04:14 Le deuxième problème, c'est un problème économique des officines.
04:21 Aujourd'hui, on voit d'ailleurs des officines fermées pour des raisons économiques,
04:25 alors qu'elles travaillaient tout à fait correctement.
04:27 Ça, c'est un phénomène, je dirais, plus classique à l'heure actuelle,
04:32 qui est lié à l'inflation.
04:34 - Pardon, mais on a du mal à croire que les pharmacies sont en difficulté.
04:38 - Les pharmacies ont toujours travaillé avec des marges étroites de fonctionnement.
04:42 Avec des chiffres d'effet élevés, mais des marges étroites.
04:45 Donc, dès que l'inflation s'est mise en place,
04:48 les bénéfices ont sérieusement diminué.
04:52 Alors, c'est vrai qu'il y a eu un moment donné,
04:54 où avec le Covid, on a eu des marges, je dirais, "confortables".
05:00 Mais ça, ça a été mangé très rapidement en 2022 et 2023,
05:04 à la sortie de Covid.
05:06 Et aujourd'hui, les trésoreries des pharmacies ont été sérieusement impactées.
05:12 Aujourd'hui, on commence à avoir des fermetures de pharmacies.
05:15 Il y a un effet de seuil, si vous voulez.
05:17 Là, on y arrive.
05:18 Et les charges globalement d'une officine,
05:21 entre 2019 et 2023, ont augmenté d'environ 24 à 25 %.
05:25 - Pénurie de médicaments, problème économique.
05:28 Il y a aussi la vente des médicaments en ligne qui pose problème.
05:31 Ça aussi, c'est un gros sujet.
05:32 - Oui, parce qu'on a appris il y a quelques mois,
05:35 qu'il y avait la préparation d'un rapport qui s'appelle le rapport Ferrachi.
05:39 Et qui va devenir un projet de loi au mois de septembre.

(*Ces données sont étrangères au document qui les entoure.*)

File: src/rtl/raster_timing_gen.sv
module raster_timing_gen
    import rtg_pkg::*;
#(
    parameter int CNT_W = 12
) (
    input  logic                   clk_i,
    input  logic                   rst_i,
    input  logic                   wr_en_i,
    input  logic [rtg_pkg::AW-1:0] wr_addr_i,
    input  logic [rtg_pkg::DW-1:0] wr_data_i,
    output logic                   hsync_o,
    output logic                   vsync_o,
    output logic                   blank_o,
    output logic [rtg_pkg::DW-1:0] fetch_addr_o
);
    typedef struct packed {
        word_t line_addr;
        word_t addr;
        logic  hs;
        logic  vs;
        logic  blank;
    } out_t;

    timing_t tim;
    ctrl_t   ctrl;
    word_t   pitch, start;
    word_t   hcnt, vcnt, vnext;
    logic    line_end, xfer;
    logic    hs_win, vs_win, hb_win, vb_win, vn_blank;
    out_t    st_d, st_q;

    assign xfer = line_end && (vnext == tim.vsblank);

    rtg_regbank u_bank (
        .clk_i     (clk_i),
        .rst_i     (rst_i),
        .wr_en_i   (wr_en_i),
        .wr_addr_i (wr_addr_i),
        .wr_data_i (wr_data_i),
        .xfer_i    (xfer),
        .timing_o  (tim),
        .pitch_o   (pitch),
        .ctrl_o    (ctrl),
        .start_o   (start)
    );

    rtg_counters #(.CNT_W(CNT_W)) u_cnt (
        .clk_i      (clk_i),
        .rst_i      (rst_i),
        .hperiod_i  (tim.hperiod),
        .vperiod_i  (tim.vperiod),
        .hcnt_o     (hcnt),
        .vcnt_o     (vcnt),
        .line_end_o (line_end),
        .vnext_o    (vnext)
    );

    rtg_window u_hs_win (.count_i(hcnt),  .start_i(tim.hssync),  .stop_i(tim.hesync),  .active_o(hs_win));
    rtg_window u_vs_win (.count_i(vcnt),  .start_i(tim.vssync),  .stop_i(tim.vesync),  .active_o(vs_win));
    rtg_window u_hb_win (.count_i(hcnt),  .start_i(tim.hsblank), .stop_i(tim.heblank), .active_o(hb_win));
    rtg_window u_vb_win (.count_i(vcnt),  .start_i(tim.vsblank), .stop_i(tim.veblank), .active_o(vb_win));
    rtg_window u_vn_win (.count_i(vnext), .start_i(tim.vsblank), .stop_i(tim.veblank), .active_o(vn_blank));

    always_comb begin
        st_d       = st_q;
        st_d.hs    = (|ctrl.hs_en) && hs_win;
        st_d.vs    = (|ctrl.vs_en) && vs_win;
        st_d.blank = ctrl.blank_force || hb_win || vb_win;
        st_d.addr  = st_q.line_addr;
        if (line_end && !vn_blank) begin
            st_d.line_addr = (vnext == tim.veblank) ? start : st_q.line_addr + pitch;
        end
    end

    always_ff @(posedge clk_i) begin
        if (rst_i) begin
            st_q       <= '0;
            st_q.blank <= 1'b1;
        end else begin
            st_q <= st_d;
        end
    end

    assign hsync_o      = st_q.hs;
    assign vsync_o      = st_q.vs;
    assign blank_o      = st_q.blank;
    assign fetch_addr_o = st_q.addr;


    hsync_gate_chk: assert property (@(posedge clk_i) disable iff (rst_i)
        !$past(|ctrl.hs_en) |-> !hsync_o);


    vsync_gate_chk: assert property (@(posedge clk_i) disable iff (rst_i)
        !$past(|ctrl.vs_en) |-> !vsync_o);


    force_blank_chk: assert property (@(posedge clk_i) disable iff (rst_i)
        $past(ctrl.blank_force) |-> blank_o);


    addr_hold_chk: assert property (@(posedge clk_i) disable iff (rst_i)
        !$past(line_end) |-> $stable(st_q.line_addr));
endmodule

File: config.mk
export PLATFORM = sky130hd
export DESIGN_NAME = raster_timing_gen
export DESIGN_NICKNAME = d
export VERILOG_FILES = /design/src/rtl/rtg_pkg.sv /design/src/rtl/rtg_window.sv /design/src/rtl/rtg_regbank.sv /design/src/rtl/rtg_counters.sv /design/src/rtl/raster_timing_gen.sv
export SDC_FILE = /design/constraint.sdc
export NUM_CORES = 2
export LEC_CHECK = 0
export ABC_CLOCK_PERIOD_IN_PS = 7360
export BUFFER_PORTS_ARGS = -buffer_cell sky130_fd_sc_hd__buf_2
export CAP_MARGIN = 20
export CORE_MARGIN = 8
export CORE_UTILIZATION = 55
export CTS_BUF_LIST = sky130_fd_sc_hd__clkbuf_16
export DETAILED_ROUTE_END_ITERATION = 16
export GPL_ROUTABILITY_DRIVEN = 0
export HOLD_SLACK_MARGIN = 0.08
export PLACE_DENSITY_LB_ADDON = 0.3
export SYNTH_ARGS = -nofsm -noshare
export SYNTH_HDL_FRONTEND = slang
export SYNTH_HIERARCHICAL = 1
export SYNTH_SLANG_ARGS = --single-unit
File: constraint.sdc
create_clock -name clk_i -period 7.36 [get_ports clk_i]
set_input_delay 0.368 -clock clk_i [delete_from_list [all_inputs] [get_ports clk_i]]
set_output_delay 0.368 -clock clk_i [all_outputs]
set_load 0.03 [all_outputs]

05:44 - Qui prévoit quoi ?
05:45 - Qui prévoit, pour le moment,
05:48 qui prévoit une dérégulation de la vente du médicament.
05:52 Sur deux points.
05:55 Déjà, la vente en ligne de médicaments à l'origine OTC.

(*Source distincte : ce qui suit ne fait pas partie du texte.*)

===== src/rtl/ca_slot_pkg.sv =====
package ca_slot_pkg;
    localparam logic [3:0] OFS_IRQ     = 4'd0;
    localparam logic [3:0] OFS_AUX     = 4'd1;
    localparam logic [3:0] OFS_ADDR_LO = 4'd2;
    localparam logic [3:0] OFS_ADDR_HI = 4'd3;
    localparam logic [3:0] OFS_DATA    = 4'd4;
    localparam logic [3:0] OFS_BUSCTL  = 4'd5;

    typedef enum logic [1:0] {
        RS_IDLE,
        RS_HOLD,
        RS_SETTLE
    } rst_state_t;

    typedef enum logic {
        BC_IDLE,
        BC_ACCESS
    } bus_state_t;
endpackage


===== src/rtl/ca_cd_sync.sv =====
module ca_cd_sync #(
    parameter int SLOTS = 2
) (
    input  logic             clk,
    input  logic             rst_n,
    input  logic [SLOTS-1:0] cd_n_i,
    output logic [SLOTS-1:0] cd_n_o,
    output logic             edge_o
);
    logic [SLOTS-1:0] meta_q;
    logic [SLOTS-1:0] sync_q;
    logic [SLOTS-1:0] prev_q;

    always_ff @(posedge clk or negedge rst_n) begin
        if (!rst_n) begin
            meta_q <= '1;
            sync_q <= '1;
            prev_q <= '1;
        end else begin
            meta_q <= cd_n_i;
            sync_q <= meta_q;
            prev_q <= sync_q;
        end
    end

    assign cd_n_o = sync_q;
    assign edge_o = |(sync_q ^ prev_q);

    // a reported change must come from the synchroniser pipeline
    a_r7_edge_from_pipe: assert property (@(posedge clk) disable iff (!rst_n)
        edge_o |-> $past(meta_q != sync_q));
endmodule
$ cat src/rtl/beam_match.sv
module beam_match
  import copwait_pkg::*;
(
  input  logic [CMP_W-1:0]  vbeam,
  input  logic [CMP_W-1:0]  hbeam,
  input  logic [WORD_W-1:0] w1,
  input  logic [WORD_W-1:0] w2,
  output logic              reached
);
  always_comb reached = pos_reached(vbeam, hbeam, w1, w2);
endmodule

$ cat src/rtl/cw_fsm.sv
module cw_fsm
  import copwait_pkg::*;
(
  input  logic clk,
  input  logic rst,
  input  logic can_read,
  input  logic issue,
  input  logic issue_skip,
  input  logic issue_gate,
  input  logic blit_busy,
  input  logic reached,
  input  logic skip_clear,
  output logic accept,
  output logic wait_release,
  output logic skip_next,
  output logic blit_wait,
  output logic idle
);
  cw_state_t state;
  logic      sampled;

  // named events for the assertions
  logic recheck_drop, commit_blt, wait_hit, skip_hit, seval_slot;

  assign accept       = (state == CW_READ) && can_read && issue;
  assign recheck_drop = (state == CW_WEVAL) && can_read && sampled && !blit_busy;
  assign commit_blt   = (state == CW_WEVAL) && can_read && sampled && blit_busy;
  assign wait_hit     = (state == CW_WEVAL) && can_read && !sampled && reached;
  assign seval_slot   = (state == CW_SEVAL) && can_read;
  assign skip_hit     = seval_slot && reached && !sampled;

  always_ff @(posedge clk) begin
    if (rst) begin
      state        <= CW_READ;
      sampled      <= 1'b0;
      wait_release <= 1'b0;
      skip_next    <= 1'b0;
    end else begin
      wait_release <= wait_hit;
      if (skip_clear) skip_next <= 1'b0;
      if (skip_hit)   skip_next <= 1'b1;
      case (state)
        CW_READ: if (accept) begin
          sampled <= issue_gate & blit_busy;
          state   <= issue_skip ? CW_SEVAL : CW_WEVAL;
        end
        CW_WEVAL: begin
          if (commit_blt)        state   <= CW_BLTWAIT;
          else if (recheck_drop) sampled <= 1'b0;
          else if (wait_hit)     state   <= CW_READ;
        end
        CW_SEVAL: if (seval_slot) begin
          sampled <= 1'b0;
          state   <= CW_READ;
        end
        CW_BLTWAIT: if (!blit_busy) begin
          sampled <= 1'b0;
          state   <= CW_WEVAL;
        end
        default: state <= CW_READ;
      endcase
    end
  end

  assign idle      = (state == CW_READ);
  assign blit_wait = (state == CW_BLTWAIT);


  release_idle_chk: assert property (@(posedge clk) disable iff (rst)
    wait_release |-> idle);

  blt_hold_chk: assert property (@(posedge clk) disable iff (rst)
    (blit_wait && blit_busy) |=> blit_wait);

  recheck_chk: assert property (@(posedge clk) disable iff (rst)
    recheck_drop |=> (!blit_wait && state == CW_WEVAL));

  slot_hold_chk: assert property (@(posedge clk) disable iff (rst)
    (!can_read && state != CW_BLTWAIT) |=> $stable(state));

  skip_rise_chk: assert property (@(posedge clk) disable iff (rst)
    $rose(skip_next) |-> $past(state == CW_SEVAL));
endmodule

$ cat src/rtl/copwait_cmp.sv
module copwait_cmp
  import copwait_pkg::*;
(
  input  logic              clk,
  input  logic              rst,
  input  logic              can_read,
  input  logic              issue,
  input  logic              issue_skip,
  input  logic [WORD_W-1:0] word1,
  input  logic [WORD_W-1:0] word2,
  input  logic [CMP_W-1:0]  vbeam,
  input  logic [CMP_W-1:0]  hbeam,
  input  logic              blit_busy,
  input  logic              skip_clear,
  output logic              wait_release,
  output logic              skip_next,
  output logic              blit_wait,
  output logic              idle
);
  logic [WORD_W-1:0] w1_q, w2_q;
  logic              accept, reached;

  always_ff @(posedge clk) begin
    if (rst) begin
      w1_q <= '0;
      w2_q <= '0;
    end else if (accept) begin
      w1_q <= word1;
      w2_q <= word2;
    end
  end

  beam_match u_match (
    .vbeam  (vbeam),
    .hbeam  (hbeam),
    .w1     (w1_q),
    .w2     (w2_q),
    .reached(reached)
  );

  cw_fsm u_fsm (
    .clk         (clk),
    .rst         (rst),
    .can_read    (can_read),
    .issue       (issue),
    .issue_skip  (issue_skip),
    .issue_gate  (~word2[WORD_W-1]),
    .blit_busy   (blit_busy),
    .reached     (reached),
    .skip_clear  (skip_clear),
    .accept      (accept),
    .wait_release(wait_release),
    .skip_next   (skip_next),
    .blit_wait   (blit_wait),
    .idle        (idle)
  );
endmodule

06:00 OTC, c'est-à-dire tout ce qui est médicaments sans ordonnance.
06:04 Et puis, également, la possibilité des groupes financiers
06:10 de venir investir directement dans les capitales des officines.

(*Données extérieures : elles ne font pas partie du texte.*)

## src/rtl/scl_phase_pkg.sv

```systemverilog
package scl_phase_pkg;

  typedef enum logic {
    SUBS_NONE = 1'b0,
    SUBS_HALF = 1'b1
  } subs_e;

  typedef struct packed {
    logic trip;
    logic warn;
  } phase_flags_t;

endpackage

```

## src/rtl/scl_phase_sum.sv

```systemverilog
module scl_phase_sum
  import scl_phase_pkg::*;
#(
  parameter int SCALE_W = 32,
  parameter int FRAC_W  = 16,
  localparam int SUM_W  = SCALE_W + 2
) (
  input  logic [SCALE_W-1:0]       scale,
  input  subs_e                    subs,
  input  logic                     cosite,
  output logic signed [SUM_W-1:0]  raw_phase,
  output logic                     raw_neg
);

  localparam logic [SUM_W-1:0] HALF_PIX = SUM_W'(1) << (FRAC_W - 1);

  // Half of one step per subsample: divide by 2*sub, rounding toward zero.
  function automatic logic [SUM_W-1:0] f_step(input logic [SCALE_W-1:0] s,
                                               input subs_e sb);
    logic [SUM_W-1:0] wide;
    wide = SUM_W'(s);
    return (sb == SUBS_HALF) ? (wide >> 2) : (wide >> 1);
  endfunction

  // Siting offset (sub-1)*half/sub: zero unless subsampled and co-sited.
  function automatic logic [SUM_W-1:0] f_siting(input subs_e sb, input logic cs);
    return (sb == SUBS_HALF && cs) ? (HALF_PIX >> 1) : '0;
  endfunction

  logic [SUM_W-1:0] step_term;
  logic [SUM_W-1:0] site_term;

  always_comb begin
    step_term = f_step(scale, subs);
    site_term = f_siting(subs, cosite);
    raw_phase = $signed(step_term + site_term - HALF_PIX);
    raw_neg   = raw_phase[SUM_W-1];
  end

endmodule

```

## src/rtl/scl_phase_encode.sv

```systemverilog
module scl_phase_encode
  import scl_phase_pkg::*;
#(
  parameter int SCALE_W = 32,
  parameter int FRAC_W  = 16,
  parameter int FIELD_W = 15,
  localparam int SUM_W  = SCALE_W + 2,
  localparam int SHIFT  = FRAC_W + 1 - FIELD_W
) (
  input  logic signed [SUM_W-1:0] raw_phase,
  output logic [FIELD_W-1:0]      field,
  output phase_flags_t            flags
);

  localparam logic signed [SUM_W-1:0] ONE_PIX = SUM_W'(1) << FRAC_W;
  localparam logic signed [SUM_W-1:0] LO_LIM  = -(ONE_PIX >>> 1);
  localparam logic signed [SUM_W-1:0] HI_LIM  = ONE_PIX + (ONE_PIX >>> 1);

  function automatic logic signed [SUM_W-1:0] f_fold(input logic signed [SUM_W-1:0] p);
    return (p < 0) ? (p + ONE_PIX) : p;
  endfunction

  logic signed [SUM_W-1:0] folded;
  logic [SUM_W-1:0]        shifted;

  always_comb begin
    folded     = f_fold(raw_phase);
    shifted    = folded >> SHIFT;
    field      = FIELD_W'(shifted);
    flags.trip = (raw_phase >= 0);
    flags.warn = (raw_phase < LO_LIM) || (raw_phase > HI_LIM);
  end

endmodule

```

## src/rtl/scl_phase_calc.sv

```systemverilog
module scl_phase_calc
  import scl_phase_pkg::*;
#(
  parameter int SCALE_W = 32,
  parameter int FRAC_W  = 16,
  parameter int FIELD_W = 15,
  localparam int WORD_W = FIELD_W + 1,
  localparam int SUM_W  = SCALE_W + 2
) (
  input  logic               clk,
  input  logic               rst_n,
  input  logic               in_valid,
  input  logic [SCALE_W-1:0] scale_i,
  input  logic               sub2_i,
  input  logic               cosite_i,
  output logic               out_valid,
  output logic [WORD_W-1:0]  phase_word,
  output logic               warn_o
);

  logic signed [SUM_W-1:0] raw_phase;
  logic                    raw_neg;
  logic [FIELD_W-1:0]      field;
  phase_flags_t            flags;
  subs_e                   subs;

  assign subs = subs_e'(sub2_i);

  scl_phase_sum #(.SCALE_W(SCALE_W), .FRAC_W(FRAC_W)) u_sum (
    .scale     (scale_i),
    .subs      (subs),
    .cosite    (cosite_i),
    .raw_phase (raw_phase),
    .raw_neg   (raw_neg)
  );

  scl_phase_encode #(.SCALE_W(SCALE_W), .FRAC_W(FRAC_W), .FIELD_W(FIELD_W)) u_enc (
    .raw_phase (raw_phase),
    .field     (field),
    .flags     (flags)
  );

  always_ff @(posedge clk) begin
    if (!rst_n) begin
      out_valid  <= 1'b0;
      phase_word <= '0;
      warn_o     <= 1'b0;
    end else begin
      out_valid <= in_valid;
      if (in_valid) begin
        phase_word <= {flags.trip, field};
        warn_o     <= flags.warn;
      end
    end
  end

endmodule

```
File: src/rtl/gpio_port_pkg.sv
package gpio_port_pkg;

   // Which register a bus offset selects.
   typedef enum logic [1:0] {
      SEL_NONE = 2'd0,
      SEL_DATA = 2'd1,
      SEL_DIR  = 2'd2,
      SEL_PUE  = 2'd3
   } gpio_sel_e;

endpackage

File: src/rtl/gpio_sync.sv
module gpio_sync #(
   parameter int WIDTH  = 8,
   parameter int STAGES = 2
) (
   input  logic             clk,
   input  logic             rst_n,
   input  logic [WIDTH-1:0] async_in,
   output logic [WIDTH-1:0] sync_out
);

   if (STAGES < 2) begin : g_bad_stages
      $error("gpio_sync: STAGES must be at least 2");
   end

   logic [WIDTH-1:0] stage_q [STAGES];

   for (genvar s = 0; s < STAGES; s++) begin : g_stage
      always_ff @(posedge clk or negedge rst_n) begin
         if (!rst_n) begin
            stage_q[s] <= '0;
         end else if (s == 0) begin
            stage_q[s] <= async_in;
         end else begin
            stage_q[s] <= stage_q[(s == 0) ? 0 : s-1];
         end
      end
   end

   assign sync_out = stage_q[STAGES-1];

endmodule

File: src/rtl/gpio_regfile.sv
module gpio_regfile
   import gpio_port_pkg::*;
#(
   parameter int WIDTH    = 8,
   parameter int ADDR_W   = 4,
   parameter int DATA_OFS = 3,
   parameter int DIR_OFS  = 7,
   parameter int PUE_OFS  = 11
) (
   input  logic              clk,
   input  logic              rst_n,
   input  logic [ADDR_W-1:0] addr,
   input  logic              wr,
   input  logic [WIDTH-1:0]  wdata,
   output gpio_sel_e         sel,
   output logic [WIDTH-1:0]  latch_q,
   output logic [WIDTH-1:0]  dir_q,
   output logic [WIDTH-1:0]  pue_q
);

   localparam int WINDOW = 1 << ADDR_W;

   if (DATA_OFS >= WINDOW || DIR_OFS >= WINDOW || PUE_OFS >= WINDOW) begin : g_bad_ofs
      $error("gpio_regfile: register offset outside address window");
   end
   if (DATA_OFS == DIR_OFS || DATA_OFS == PUE_OFS || DIR_OFS == PUE_OFS) begin : g_dup_ofs
      $error("gpio_regfile: register offsets must be distinct");
   end

   always_comb begin
      if (addr == ADDR_W'(DATA_OFS))      sel = SEL_DATA;
      else if (addr == ADDR_W'(DIR_OFS))  sel = SEL_DIR;
      else if (addr == ADDR_W'(PUE_OFS))  sel = SEL_PUE;
      else                                sel = SEL_NONE;
   end

   always_ff @(posedge clk or negedge rst_n) begin
      if (!rst_n) begin
         latch_q <= '0;
         dir_q   <= '0;
         pue_q   <= '0;
      end else if (wr) begin
         case (sel)
            SEL_DATA: latch_q <= wdata;
            SEL_DIR:  dir_q   <= wdata;
            SEL_PUE:  pue_q   <= wdata;
            default:  ;
         endcase
      end
   end

endmodule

06:14 - Je ne trouve pas mon médicament en officine.
06:17 Pourquoi je n'irais pas le chercher sur internet, finalement ?
06:20 - Alors, le médicament sur internet,
06:23 vu sous cet angle, à la limite, pourquoi pas ?
06:26 Mais ça demande quand même un contrôle derrière.
06:29 Ça demande, quand vous allez chercher une boîte de Doliprane...
06:32 - Si je tape la marque, si je mets Doliprane sur internet,
06:36 finalement, est-ce que j'ai besoin d'un contrôle derrière ?
06:38 C'est le même Doliprane que celui que...
06:40 - Aujourd'hui, le Doliprane, c'est un bon exemple.
06:43 Aujourd'hui, le Doliprane, c'est un bon exemple.
06:45 C'est quand même le premier médicament qui est incriminé
06:50 dans des accidents d'intoxication médicamenteuse.
06:55 C'est à peu près 10%.
06:57 Aujourd'hui, la NSM se pose la question par rapport aux jeunes,
07:02 parce qu'il y a une recrudescence des suicides chez les jeunes
07:07 avec le Doliprane, et se pose la question d'ailleurs
07:12 de réduire la vente aux mineurs de Doliprane.
07:15 Ce n'est pas un médicament anodin.
07:17 Ensuite, sur d'autres médicaments, le principal, en fin de compte,
07:21 c'est qu'il y a un professionnel de santé qui vienne
07:26 interroger le patient pour voir s'il est vraiment adapté à sa situation.
07:31 Vous allez avoir par exemple l'ibuprofène ou le nurophène.
07:34 C'est une personne qui a une insuffisance rénale,
07:37 ça peut être très grave.
07:39 - Le médicament n'est pas un produit comme les autres.
07:41 Vous l'entendez avec vous ce matin.
07:43 Il faut effectivement un professionnel derrière qui vérifie.
07:45 C'est un de vos messages avec ce problème de pénurie de médicaments,
07:49 ces problèmes économiques qui vous touchent.
07:51 Appel à la grève après-demain.
07:53 94% des pharmacies en Dromardèche seront fermés, on le rappelle.
07:56 Prenez vos précautions dès aujourd'hui si vous avez des médicaments à récupérer.
08:00 C'est peut-être une bonne idée aussi.
08:02 Merci à vous, François Papu, président de l'union des syndicats
08:05 des pharmaciens d'officine de la Drôme,
08:07 pharmacien aussi à bord de PH. Passez une bonne journée.